3D surface plots of the strikezone - Carson's blog on R, RStudio, plotly, shiny, data visualization, statistics, etc

Over the past month, I’ve been working on plotly’s R package; and in particular, a new interface for creating plotly visualizations from R. I’m really excited about this project and I think it’s one of the most elegant, straight-forward ways to create interactive graphics that are easy to share. In this post, I’ll show you just how easy it is to create 3D surface plots of the strikezone using plotly.

Kernel Densities

The MASS package in R has a function called kde2d() which performs 2D density estimation (with a bivariate normal kernel)

data(pitches, package = "pitchRx")
dens <- with(pitches, MASS::kde2d(px, pz))

# plotly isn't available on CRAN, but u can install from GitHub
# devtools::install_github("ropensci/plotly@carson-dsl")
library(plotly)
with(dens, plot_ly(x = x, y = y, z = z, type = "surface"))

Although this plot is cool, we can’t perform any interesting statistical inference with it. All we can see is an estimated frequency.

Probabilistic Surfaces

Brian Mills and I have a number of posts/papers on using generalized additive models (GAMs) to model event probabilities over the strikezone.

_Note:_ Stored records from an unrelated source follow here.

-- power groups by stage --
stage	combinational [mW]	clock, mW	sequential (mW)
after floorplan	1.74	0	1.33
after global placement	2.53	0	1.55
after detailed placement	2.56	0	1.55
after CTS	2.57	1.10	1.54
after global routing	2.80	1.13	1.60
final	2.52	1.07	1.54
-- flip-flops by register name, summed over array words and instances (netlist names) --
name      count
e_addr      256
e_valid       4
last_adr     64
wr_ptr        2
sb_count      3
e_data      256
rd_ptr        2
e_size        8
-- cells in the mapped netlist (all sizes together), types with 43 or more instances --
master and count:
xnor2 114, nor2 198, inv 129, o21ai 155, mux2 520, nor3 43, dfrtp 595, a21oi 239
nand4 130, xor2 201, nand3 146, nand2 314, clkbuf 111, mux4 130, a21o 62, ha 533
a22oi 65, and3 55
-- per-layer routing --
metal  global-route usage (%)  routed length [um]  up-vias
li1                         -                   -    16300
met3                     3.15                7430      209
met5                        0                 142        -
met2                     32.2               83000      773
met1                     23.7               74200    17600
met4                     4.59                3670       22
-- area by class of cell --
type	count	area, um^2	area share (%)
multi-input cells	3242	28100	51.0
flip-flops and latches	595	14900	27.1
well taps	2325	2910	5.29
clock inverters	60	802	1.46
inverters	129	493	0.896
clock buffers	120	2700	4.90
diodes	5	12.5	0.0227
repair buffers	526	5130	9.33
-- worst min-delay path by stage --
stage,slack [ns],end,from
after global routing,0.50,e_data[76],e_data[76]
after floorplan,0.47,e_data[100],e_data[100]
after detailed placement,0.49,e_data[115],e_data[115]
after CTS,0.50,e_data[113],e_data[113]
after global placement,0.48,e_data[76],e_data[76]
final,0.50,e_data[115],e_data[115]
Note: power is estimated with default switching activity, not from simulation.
$ cat config.mk
export PLATFORM = sky130hd
export DESIGN_NAME = dog_extrema_finder
export DESIGN_NICKNAME = d
export VERILOG_FILES = /design/src/rtl/dog_extrema_finder.sv
export SDC_FILE = /design/constraint.sdc
export NUM_CORES = 1
export LEC_CHECK = 0
export CORE_MARGIN = 1.5
export CORE_UTILIZATION = 35
export DETAILED_ROUTE_END_ITERATION = 8
export GPL_TIMING_DRIVEN = 1
export SYNTH_ARGS = -nofsm -noshare
export SYNTH_HDL_FRONTEND = slang
export SYNTH_SLANG_ARGS = --single-unit
$ cat constraint.sdc
create_clock -name clk -period 8.9 [get_ports clk]
set_input_delay 2.225 -clock clk [delete_from_list [all_inputs] [get_ports clk]]
set_output_delay 2.225 -clock clk [all_outputs]
set_load 0.005 [all_outputs]
==> config.mk <==
export PLATFORM = sky130hd
export DESIGN_NAME = settle_timer
export DESIGN_NICKNAME = d
export VERILOG_FILES = /design/src/rtl/and_vector_checker_settle_timer.sv
export SDC_FILE = /design/constraint.sdc
export NUM_CORES = 1
export LEC_CHECK = 0
export CAP_MARGIN = 20
export CORE_AREA = 4 4 41 43
export DETAILED_ROUTE_END_ITERATION = 16
export DIE_AREA = 0 0 45 47
export SLEW_MARGIN = 20
export SYNTH_ARGS = -nofsm -noshare
export SYNTH_HDL_FRONTEND = slang
export SYNTH_SLANG_ARGS = --single-unit
==> constraint.sdc <==
create_clock -name clk_i -period 1.91 [get_ports clk_i]
set_input_delay 0.191 -clock clk_i [delete_from_list [all_inputs] [get_ports clk_i]]
set_output_delay 0.191 -clock clk_i [all_outputs]
set_load 0.1 [all_outputs]
==> src/rtl/and_vector_checker_settle_timer.sv <==
// rtl/and_vector_checker_settle_timer.sv - 4-bit loadable down-counter timing the settle window
//
// Ports:
//   clk_i       clock
//   rst_ni      asynchronous active-low reset
//   load_i      load load_val_i into the counter this cycle
//   load_val_i  value to load (settle length in cycles)
//   expired_o   counter is at its last settle cycle (value 1 or below)
module settle_timer (
  input  logic       clk_i,
  input  logic       rst_ni,
  input  logic       load_i,
  input  logic [3:0] load_val_i,
  output logic       expired_o
);

  logic [3:0] cnt_q, cnt_d;

  // Counts down every cycle it is not being loaded and parks at zero.
  always_comb begin
    cnt_d = cnt_q;
    if (load_i) begin
      cnt_d = load_val_i;
    end else if (cnt_q != 4'd0) begin
      cnt_d = cnt_q - 4'd1;
    end
  end

  always_ff @(posedge clk_i or negedge rst_ni) begin
    if (!rst_ni) begin
      cnt_q <= 4'd0;
    end else begin
      cnt_q <= cnt_d;
    end
  end

  // The SETTLE state sees values SETTLE..1, so value 1 marks its final cycle.
  assign expired_o = (cnt_q <= 4'd1);

endmodule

To keep things simple, we’ll stick with the example data, and model the probablity of a called strike by allowing it to vary by location and batter stance.

# condition on umpire decisions
noswing <- subset(pitches, des %in% c("Ball", "Called Strike"))
noswing$strike <- as.numeric(noswing$des %in% "Called Strike")
library(mgcv)
m <- bam(strike ~ s(px, pz, by = factor(stand)) + factor(stand), 
         data = noswing, family = binomial(link = 'logit'))

## Warning in attr(pterms[tind[j]], "term.label"): partial match of
## 'term.label' to 'term.labels'

Now we use the predict.gam() method to fit response values (for right handers) over a strike-zone grid.

px <- round(seq(-2, 2, length.out = 20), 2)
pz <- round(seq(1, 4, length.out = 20), 2)
dat <- expand.grid(px = px, pz = pz, stand = "R")
dat$fit <- as.numeric(predict(m, dat, type = "response"))

plotly’s z argument likes numeric matrices, so we need change the data structure accordingly.

z <- Reduce(rbind, split(dat$fit, dat$px))
plot_ly(x = px, y = pz, z = z, type = "surface")

It’s more interesting to look at the difference in fitted values for right/left handed batters:

dat2 <- expand.grid(px = px, pz = pz, stand = "L")
dat2$fit <- as.numeric(predict(m, dat2, type = "response"))
z <- Reduce(rbind, split(dat2$fit - dat$fit, dat2$px))
plot_ly(x = px, y = pz, z = z, type = "surface")